**TASK ITEM:**
Collect all lines below with the string "inverters".

**DATA SUPPLIED:**
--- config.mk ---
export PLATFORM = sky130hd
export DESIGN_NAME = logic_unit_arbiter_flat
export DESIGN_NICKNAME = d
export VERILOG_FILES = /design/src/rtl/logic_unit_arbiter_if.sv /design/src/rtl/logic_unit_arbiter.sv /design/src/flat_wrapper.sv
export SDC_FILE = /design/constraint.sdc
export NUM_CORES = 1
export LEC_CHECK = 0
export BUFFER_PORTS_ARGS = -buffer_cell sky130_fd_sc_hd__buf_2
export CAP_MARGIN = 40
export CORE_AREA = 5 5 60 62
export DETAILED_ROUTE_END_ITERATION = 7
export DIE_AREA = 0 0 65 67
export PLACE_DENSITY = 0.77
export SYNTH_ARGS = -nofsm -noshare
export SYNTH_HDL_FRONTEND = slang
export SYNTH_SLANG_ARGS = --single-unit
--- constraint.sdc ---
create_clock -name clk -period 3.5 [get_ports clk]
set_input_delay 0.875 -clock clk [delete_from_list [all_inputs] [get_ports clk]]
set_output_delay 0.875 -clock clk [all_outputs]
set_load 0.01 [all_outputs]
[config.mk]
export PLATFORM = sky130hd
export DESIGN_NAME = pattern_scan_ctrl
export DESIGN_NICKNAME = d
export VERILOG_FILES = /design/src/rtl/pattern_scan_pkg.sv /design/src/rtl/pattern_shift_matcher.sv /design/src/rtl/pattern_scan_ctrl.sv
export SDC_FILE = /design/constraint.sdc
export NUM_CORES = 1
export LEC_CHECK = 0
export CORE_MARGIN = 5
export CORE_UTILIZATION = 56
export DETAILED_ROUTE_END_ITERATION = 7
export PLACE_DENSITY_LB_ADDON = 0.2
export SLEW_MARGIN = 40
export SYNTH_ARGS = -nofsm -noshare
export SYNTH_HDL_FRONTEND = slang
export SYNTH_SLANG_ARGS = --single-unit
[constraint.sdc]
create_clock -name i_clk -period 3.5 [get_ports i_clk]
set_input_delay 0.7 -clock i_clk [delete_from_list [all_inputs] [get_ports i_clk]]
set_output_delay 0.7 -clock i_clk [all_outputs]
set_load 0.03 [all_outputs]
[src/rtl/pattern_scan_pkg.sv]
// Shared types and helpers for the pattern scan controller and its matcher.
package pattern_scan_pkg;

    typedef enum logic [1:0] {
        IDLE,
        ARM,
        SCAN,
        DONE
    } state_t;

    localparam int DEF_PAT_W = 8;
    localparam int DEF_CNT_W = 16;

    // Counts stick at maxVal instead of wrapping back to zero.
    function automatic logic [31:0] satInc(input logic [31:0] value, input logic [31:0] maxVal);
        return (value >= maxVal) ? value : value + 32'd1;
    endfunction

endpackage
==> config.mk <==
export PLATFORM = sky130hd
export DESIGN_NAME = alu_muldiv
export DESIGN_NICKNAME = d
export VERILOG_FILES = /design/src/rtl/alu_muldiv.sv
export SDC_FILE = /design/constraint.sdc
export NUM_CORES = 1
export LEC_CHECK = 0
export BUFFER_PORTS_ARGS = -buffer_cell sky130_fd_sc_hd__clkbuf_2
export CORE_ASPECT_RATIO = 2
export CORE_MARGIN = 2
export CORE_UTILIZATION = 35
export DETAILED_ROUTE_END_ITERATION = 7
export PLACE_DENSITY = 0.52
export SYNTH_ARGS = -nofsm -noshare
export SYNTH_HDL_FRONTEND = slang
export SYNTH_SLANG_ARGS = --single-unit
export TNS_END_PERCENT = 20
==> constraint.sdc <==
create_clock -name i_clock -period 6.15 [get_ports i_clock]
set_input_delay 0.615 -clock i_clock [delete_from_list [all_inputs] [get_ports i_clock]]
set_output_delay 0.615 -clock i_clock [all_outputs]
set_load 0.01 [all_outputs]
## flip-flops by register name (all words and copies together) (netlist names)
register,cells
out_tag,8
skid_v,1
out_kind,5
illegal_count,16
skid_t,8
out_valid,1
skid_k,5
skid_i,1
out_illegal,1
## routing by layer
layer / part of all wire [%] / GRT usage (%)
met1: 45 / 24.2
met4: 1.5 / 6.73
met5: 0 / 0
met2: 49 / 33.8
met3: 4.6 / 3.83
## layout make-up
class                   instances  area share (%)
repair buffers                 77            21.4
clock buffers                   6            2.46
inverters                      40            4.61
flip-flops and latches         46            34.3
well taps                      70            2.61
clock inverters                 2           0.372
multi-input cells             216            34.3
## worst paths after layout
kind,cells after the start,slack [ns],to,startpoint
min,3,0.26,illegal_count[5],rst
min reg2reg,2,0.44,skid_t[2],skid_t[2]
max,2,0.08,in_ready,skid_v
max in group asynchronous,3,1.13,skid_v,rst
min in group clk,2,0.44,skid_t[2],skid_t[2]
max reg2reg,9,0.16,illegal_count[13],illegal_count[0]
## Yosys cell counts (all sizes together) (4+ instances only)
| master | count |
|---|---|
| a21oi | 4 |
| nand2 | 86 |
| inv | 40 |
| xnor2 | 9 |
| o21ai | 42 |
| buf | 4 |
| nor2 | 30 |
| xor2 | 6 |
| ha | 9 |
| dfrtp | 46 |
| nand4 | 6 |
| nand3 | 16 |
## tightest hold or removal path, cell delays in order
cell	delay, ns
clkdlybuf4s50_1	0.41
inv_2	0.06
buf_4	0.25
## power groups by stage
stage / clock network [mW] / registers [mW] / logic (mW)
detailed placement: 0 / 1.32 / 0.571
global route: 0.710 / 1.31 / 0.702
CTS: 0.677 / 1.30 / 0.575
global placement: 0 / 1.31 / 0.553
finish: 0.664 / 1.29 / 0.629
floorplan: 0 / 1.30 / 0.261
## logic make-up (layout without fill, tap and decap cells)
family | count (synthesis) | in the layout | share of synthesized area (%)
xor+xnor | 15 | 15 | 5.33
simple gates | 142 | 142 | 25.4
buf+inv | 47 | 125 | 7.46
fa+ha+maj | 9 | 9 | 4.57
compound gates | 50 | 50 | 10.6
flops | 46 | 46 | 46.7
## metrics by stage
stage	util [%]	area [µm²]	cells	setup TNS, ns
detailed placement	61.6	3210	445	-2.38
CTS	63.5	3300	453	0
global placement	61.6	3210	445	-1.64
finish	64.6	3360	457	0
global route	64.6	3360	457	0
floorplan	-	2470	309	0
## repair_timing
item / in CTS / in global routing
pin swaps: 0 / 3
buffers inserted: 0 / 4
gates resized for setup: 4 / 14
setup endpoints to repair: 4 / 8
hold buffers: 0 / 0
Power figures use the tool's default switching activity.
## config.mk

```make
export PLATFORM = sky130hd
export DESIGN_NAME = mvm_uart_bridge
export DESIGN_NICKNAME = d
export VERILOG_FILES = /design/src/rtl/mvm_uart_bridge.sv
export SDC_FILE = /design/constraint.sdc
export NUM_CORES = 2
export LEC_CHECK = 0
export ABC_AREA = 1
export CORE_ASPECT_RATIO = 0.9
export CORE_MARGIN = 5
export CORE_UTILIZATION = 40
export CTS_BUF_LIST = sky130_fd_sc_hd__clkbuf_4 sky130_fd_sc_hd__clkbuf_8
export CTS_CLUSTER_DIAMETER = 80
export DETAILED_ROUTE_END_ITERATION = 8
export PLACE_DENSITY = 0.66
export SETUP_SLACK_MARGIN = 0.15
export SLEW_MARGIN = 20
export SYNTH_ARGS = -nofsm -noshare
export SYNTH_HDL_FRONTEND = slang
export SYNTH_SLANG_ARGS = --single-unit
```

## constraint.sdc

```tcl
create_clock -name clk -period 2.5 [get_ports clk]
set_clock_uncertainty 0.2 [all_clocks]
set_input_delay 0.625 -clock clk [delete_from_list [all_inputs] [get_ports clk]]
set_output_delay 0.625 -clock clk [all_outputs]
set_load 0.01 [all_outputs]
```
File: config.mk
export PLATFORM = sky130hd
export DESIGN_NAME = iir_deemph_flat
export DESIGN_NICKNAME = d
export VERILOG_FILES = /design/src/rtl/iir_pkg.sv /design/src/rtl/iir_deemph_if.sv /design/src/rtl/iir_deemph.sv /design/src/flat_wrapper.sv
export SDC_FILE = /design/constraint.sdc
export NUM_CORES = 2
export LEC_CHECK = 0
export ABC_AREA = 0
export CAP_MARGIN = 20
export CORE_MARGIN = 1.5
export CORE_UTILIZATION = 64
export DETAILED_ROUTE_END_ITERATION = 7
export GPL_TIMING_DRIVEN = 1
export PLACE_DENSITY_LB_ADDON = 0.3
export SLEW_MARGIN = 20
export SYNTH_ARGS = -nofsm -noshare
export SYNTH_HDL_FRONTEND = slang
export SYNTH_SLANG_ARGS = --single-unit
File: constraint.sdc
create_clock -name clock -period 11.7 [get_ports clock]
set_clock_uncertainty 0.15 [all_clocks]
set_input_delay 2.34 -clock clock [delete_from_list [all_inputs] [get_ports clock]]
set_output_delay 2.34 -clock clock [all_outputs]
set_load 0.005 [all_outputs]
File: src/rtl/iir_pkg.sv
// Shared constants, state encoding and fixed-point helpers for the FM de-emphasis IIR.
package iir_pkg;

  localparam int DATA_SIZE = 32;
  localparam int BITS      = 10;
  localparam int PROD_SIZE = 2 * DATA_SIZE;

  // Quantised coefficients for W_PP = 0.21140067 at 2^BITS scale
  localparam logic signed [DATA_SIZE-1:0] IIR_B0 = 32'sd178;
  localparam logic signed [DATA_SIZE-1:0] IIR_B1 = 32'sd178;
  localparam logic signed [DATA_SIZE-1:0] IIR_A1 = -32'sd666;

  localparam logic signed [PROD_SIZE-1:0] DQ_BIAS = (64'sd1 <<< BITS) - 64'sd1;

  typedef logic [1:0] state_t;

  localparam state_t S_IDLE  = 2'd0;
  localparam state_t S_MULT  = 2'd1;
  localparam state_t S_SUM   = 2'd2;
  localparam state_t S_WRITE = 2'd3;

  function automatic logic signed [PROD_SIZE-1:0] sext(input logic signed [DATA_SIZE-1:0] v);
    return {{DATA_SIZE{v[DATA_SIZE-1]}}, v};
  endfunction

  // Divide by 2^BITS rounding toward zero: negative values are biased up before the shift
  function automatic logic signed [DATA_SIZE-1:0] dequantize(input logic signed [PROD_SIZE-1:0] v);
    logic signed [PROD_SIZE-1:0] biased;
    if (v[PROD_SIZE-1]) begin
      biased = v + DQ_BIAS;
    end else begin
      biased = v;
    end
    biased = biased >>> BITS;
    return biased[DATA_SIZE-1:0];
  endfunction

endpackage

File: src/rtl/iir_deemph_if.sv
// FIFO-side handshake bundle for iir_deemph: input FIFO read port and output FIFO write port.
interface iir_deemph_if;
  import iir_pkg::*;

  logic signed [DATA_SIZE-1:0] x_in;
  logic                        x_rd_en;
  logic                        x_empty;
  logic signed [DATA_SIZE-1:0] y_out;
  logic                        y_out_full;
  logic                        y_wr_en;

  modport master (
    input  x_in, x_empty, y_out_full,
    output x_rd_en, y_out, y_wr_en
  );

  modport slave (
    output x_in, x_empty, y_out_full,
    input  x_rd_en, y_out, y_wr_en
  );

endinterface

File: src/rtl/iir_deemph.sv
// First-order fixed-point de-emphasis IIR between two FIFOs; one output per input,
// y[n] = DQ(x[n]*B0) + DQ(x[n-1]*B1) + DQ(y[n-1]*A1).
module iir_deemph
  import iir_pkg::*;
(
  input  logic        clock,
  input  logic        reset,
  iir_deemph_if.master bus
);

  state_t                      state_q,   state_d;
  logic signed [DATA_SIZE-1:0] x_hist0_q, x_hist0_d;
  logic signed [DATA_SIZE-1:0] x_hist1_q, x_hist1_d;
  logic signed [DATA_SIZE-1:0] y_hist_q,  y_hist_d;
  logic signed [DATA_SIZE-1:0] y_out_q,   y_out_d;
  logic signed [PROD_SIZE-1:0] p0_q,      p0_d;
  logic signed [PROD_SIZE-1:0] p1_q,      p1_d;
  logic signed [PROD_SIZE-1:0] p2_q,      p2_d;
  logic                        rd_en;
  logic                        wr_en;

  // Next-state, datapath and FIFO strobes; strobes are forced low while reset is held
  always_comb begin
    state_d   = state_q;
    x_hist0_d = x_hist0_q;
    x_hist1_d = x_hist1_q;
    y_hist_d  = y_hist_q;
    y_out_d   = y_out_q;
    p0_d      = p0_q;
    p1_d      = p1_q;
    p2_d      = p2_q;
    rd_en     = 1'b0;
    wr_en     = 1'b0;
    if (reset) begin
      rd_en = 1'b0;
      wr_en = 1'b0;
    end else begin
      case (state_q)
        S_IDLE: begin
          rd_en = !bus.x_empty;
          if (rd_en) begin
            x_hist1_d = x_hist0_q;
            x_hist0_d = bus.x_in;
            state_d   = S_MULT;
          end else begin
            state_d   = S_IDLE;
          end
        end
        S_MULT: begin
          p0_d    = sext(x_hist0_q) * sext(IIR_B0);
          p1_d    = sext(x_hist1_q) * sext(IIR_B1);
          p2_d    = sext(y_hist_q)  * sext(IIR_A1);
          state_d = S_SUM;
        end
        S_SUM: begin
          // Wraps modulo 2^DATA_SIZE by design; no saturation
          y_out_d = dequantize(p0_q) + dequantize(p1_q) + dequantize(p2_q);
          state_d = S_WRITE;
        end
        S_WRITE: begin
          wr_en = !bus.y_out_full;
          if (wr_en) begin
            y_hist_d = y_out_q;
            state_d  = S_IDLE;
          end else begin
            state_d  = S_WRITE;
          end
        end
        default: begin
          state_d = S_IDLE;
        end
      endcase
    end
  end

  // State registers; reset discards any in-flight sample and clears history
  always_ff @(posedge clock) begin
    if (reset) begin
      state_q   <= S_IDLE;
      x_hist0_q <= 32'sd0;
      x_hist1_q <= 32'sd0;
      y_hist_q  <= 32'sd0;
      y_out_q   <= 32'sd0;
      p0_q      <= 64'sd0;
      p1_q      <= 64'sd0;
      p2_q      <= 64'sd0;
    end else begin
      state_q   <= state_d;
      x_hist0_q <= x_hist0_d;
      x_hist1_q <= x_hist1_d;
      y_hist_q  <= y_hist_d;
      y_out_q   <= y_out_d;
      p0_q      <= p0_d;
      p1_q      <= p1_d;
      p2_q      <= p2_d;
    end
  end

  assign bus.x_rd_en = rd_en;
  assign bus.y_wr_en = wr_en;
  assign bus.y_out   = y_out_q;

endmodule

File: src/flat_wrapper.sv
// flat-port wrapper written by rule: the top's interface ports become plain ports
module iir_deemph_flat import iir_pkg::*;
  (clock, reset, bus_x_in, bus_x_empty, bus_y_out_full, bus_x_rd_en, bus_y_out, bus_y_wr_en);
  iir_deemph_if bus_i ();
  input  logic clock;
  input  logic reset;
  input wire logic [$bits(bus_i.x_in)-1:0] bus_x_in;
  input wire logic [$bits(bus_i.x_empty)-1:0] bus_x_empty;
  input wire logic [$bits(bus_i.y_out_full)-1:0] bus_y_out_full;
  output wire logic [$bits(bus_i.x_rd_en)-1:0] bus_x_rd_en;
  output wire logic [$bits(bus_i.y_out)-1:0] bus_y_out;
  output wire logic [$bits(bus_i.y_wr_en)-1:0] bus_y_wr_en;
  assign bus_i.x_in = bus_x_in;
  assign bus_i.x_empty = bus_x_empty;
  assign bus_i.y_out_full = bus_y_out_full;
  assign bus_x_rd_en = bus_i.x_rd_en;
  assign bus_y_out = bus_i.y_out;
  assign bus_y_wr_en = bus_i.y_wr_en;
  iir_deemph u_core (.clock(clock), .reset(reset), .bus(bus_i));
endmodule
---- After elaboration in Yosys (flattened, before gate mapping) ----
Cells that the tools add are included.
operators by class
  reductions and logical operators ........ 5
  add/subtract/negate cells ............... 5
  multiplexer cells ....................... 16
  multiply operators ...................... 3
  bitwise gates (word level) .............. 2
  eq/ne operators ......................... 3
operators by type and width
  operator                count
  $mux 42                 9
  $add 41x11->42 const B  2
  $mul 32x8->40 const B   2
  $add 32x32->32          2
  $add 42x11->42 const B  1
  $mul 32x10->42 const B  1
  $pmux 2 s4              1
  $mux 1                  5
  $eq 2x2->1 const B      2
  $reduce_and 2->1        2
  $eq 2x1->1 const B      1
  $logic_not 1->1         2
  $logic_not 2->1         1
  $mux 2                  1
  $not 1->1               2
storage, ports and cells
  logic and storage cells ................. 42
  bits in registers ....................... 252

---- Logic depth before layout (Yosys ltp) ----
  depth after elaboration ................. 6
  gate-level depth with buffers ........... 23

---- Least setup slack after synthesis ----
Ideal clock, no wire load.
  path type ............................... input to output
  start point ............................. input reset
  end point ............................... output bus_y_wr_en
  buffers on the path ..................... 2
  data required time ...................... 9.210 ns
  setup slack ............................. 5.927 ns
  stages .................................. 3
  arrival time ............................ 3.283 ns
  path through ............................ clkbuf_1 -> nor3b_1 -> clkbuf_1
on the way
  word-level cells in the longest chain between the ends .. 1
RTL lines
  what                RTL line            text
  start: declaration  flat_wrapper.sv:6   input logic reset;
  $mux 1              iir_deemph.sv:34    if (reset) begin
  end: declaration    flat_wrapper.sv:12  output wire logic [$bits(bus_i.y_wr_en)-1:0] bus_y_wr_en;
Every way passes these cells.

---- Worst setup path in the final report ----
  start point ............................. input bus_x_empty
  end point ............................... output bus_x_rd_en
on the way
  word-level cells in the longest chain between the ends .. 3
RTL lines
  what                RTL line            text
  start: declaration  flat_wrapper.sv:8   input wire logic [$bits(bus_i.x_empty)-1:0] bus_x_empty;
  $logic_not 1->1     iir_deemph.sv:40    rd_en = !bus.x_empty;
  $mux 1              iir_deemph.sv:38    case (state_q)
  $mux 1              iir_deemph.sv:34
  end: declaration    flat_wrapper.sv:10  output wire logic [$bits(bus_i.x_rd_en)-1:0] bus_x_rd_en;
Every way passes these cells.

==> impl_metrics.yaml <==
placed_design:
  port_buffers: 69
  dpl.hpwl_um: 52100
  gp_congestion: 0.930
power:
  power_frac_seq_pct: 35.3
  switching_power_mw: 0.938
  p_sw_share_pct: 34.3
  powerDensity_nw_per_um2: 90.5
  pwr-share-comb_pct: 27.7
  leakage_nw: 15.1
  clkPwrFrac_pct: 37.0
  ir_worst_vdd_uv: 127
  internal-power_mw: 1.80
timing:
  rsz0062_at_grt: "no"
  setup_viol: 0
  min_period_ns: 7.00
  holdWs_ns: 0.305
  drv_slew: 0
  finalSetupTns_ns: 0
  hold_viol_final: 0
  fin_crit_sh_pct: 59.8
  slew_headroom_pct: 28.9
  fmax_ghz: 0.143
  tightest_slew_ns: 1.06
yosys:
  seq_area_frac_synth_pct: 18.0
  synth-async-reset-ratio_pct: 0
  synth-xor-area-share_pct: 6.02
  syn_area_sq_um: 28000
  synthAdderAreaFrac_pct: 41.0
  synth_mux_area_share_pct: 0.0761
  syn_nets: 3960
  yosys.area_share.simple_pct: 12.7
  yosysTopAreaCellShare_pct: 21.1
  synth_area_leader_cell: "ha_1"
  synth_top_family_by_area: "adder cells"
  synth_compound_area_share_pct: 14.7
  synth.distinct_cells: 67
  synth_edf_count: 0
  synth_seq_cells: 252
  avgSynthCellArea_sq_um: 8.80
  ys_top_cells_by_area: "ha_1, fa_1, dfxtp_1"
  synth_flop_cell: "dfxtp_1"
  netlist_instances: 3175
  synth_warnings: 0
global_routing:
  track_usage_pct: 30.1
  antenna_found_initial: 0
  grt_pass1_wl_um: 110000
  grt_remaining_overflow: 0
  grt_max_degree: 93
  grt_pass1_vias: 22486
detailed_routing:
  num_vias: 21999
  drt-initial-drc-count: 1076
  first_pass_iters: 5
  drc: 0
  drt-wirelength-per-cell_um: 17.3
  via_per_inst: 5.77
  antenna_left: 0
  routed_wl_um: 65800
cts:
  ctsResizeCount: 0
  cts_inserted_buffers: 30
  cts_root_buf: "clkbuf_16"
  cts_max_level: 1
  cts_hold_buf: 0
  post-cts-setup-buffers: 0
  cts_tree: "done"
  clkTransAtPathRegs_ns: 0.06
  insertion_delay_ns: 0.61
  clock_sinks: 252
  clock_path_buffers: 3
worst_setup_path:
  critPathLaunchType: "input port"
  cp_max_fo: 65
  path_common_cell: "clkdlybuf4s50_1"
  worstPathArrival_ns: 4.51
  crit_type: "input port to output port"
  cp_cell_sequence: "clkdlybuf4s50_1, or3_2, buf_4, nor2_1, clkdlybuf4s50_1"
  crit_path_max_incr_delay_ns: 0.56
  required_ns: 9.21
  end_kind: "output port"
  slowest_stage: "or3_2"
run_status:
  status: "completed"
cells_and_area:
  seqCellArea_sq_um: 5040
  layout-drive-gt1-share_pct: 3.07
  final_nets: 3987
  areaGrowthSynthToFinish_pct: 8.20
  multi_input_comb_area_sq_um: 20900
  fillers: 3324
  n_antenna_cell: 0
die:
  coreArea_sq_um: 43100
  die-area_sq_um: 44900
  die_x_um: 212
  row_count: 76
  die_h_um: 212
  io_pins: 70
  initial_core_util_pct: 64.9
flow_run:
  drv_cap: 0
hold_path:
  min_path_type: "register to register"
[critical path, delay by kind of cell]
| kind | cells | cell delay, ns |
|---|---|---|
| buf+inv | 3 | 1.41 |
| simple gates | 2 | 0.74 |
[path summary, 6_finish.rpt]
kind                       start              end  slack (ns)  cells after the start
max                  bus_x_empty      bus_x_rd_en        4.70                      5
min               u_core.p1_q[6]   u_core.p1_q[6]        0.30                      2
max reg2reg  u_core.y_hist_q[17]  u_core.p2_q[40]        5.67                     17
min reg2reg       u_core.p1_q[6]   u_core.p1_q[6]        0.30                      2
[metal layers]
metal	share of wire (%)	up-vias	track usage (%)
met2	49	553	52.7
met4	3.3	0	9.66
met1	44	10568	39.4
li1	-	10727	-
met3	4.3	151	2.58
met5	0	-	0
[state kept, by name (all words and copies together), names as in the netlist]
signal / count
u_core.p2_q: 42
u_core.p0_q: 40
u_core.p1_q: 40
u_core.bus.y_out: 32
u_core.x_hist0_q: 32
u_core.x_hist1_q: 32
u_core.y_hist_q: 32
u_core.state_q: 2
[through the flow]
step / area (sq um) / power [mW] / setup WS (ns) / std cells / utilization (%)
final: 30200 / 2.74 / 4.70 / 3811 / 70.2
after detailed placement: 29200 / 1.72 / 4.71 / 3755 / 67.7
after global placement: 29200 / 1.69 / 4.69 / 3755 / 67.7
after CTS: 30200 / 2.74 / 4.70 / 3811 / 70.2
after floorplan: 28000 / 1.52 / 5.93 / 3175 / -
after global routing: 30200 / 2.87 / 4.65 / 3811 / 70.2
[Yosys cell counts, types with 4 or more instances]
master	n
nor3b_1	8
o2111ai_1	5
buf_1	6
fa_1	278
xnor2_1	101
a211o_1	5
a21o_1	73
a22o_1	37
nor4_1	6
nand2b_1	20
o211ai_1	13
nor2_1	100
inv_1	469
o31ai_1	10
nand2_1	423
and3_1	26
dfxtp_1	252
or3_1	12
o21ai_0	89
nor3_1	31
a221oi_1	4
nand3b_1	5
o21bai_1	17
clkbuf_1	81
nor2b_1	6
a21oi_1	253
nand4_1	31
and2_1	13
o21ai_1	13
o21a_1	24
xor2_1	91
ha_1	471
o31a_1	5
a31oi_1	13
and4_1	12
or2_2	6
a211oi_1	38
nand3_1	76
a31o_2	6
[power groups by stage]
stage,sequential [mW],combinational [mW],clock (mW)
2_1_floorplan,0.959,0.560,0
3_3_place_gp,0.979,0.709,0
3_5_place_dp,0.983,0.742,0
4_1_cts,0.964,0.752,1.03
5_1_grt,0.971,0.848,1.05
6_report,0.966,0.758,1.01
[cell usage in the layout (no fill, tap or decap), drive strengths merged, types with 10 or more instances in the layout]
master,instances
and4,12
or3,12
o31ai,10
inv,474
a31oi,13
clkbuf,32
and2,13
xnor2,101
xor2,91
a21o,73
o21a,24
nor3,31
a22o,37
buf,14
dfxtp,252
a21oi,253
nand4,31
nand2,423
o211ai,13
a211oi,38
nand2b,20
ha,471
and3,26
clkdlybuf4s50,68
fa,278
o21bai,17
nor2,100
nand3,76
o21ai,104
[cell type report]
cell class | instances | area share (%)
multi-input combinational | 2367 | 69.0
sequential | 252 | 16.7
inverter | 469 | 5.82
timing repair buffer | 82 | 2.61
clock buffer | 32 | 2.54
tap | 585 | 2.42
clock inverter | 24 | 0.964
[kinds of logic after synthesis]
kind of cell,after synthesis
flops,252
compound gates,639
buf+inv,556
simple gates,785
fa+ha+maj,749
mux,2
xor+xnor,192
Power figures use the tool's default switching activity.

**EXERCISE OUTPUT:**
inverters                      40            4.61
clock inverters                 2           0.372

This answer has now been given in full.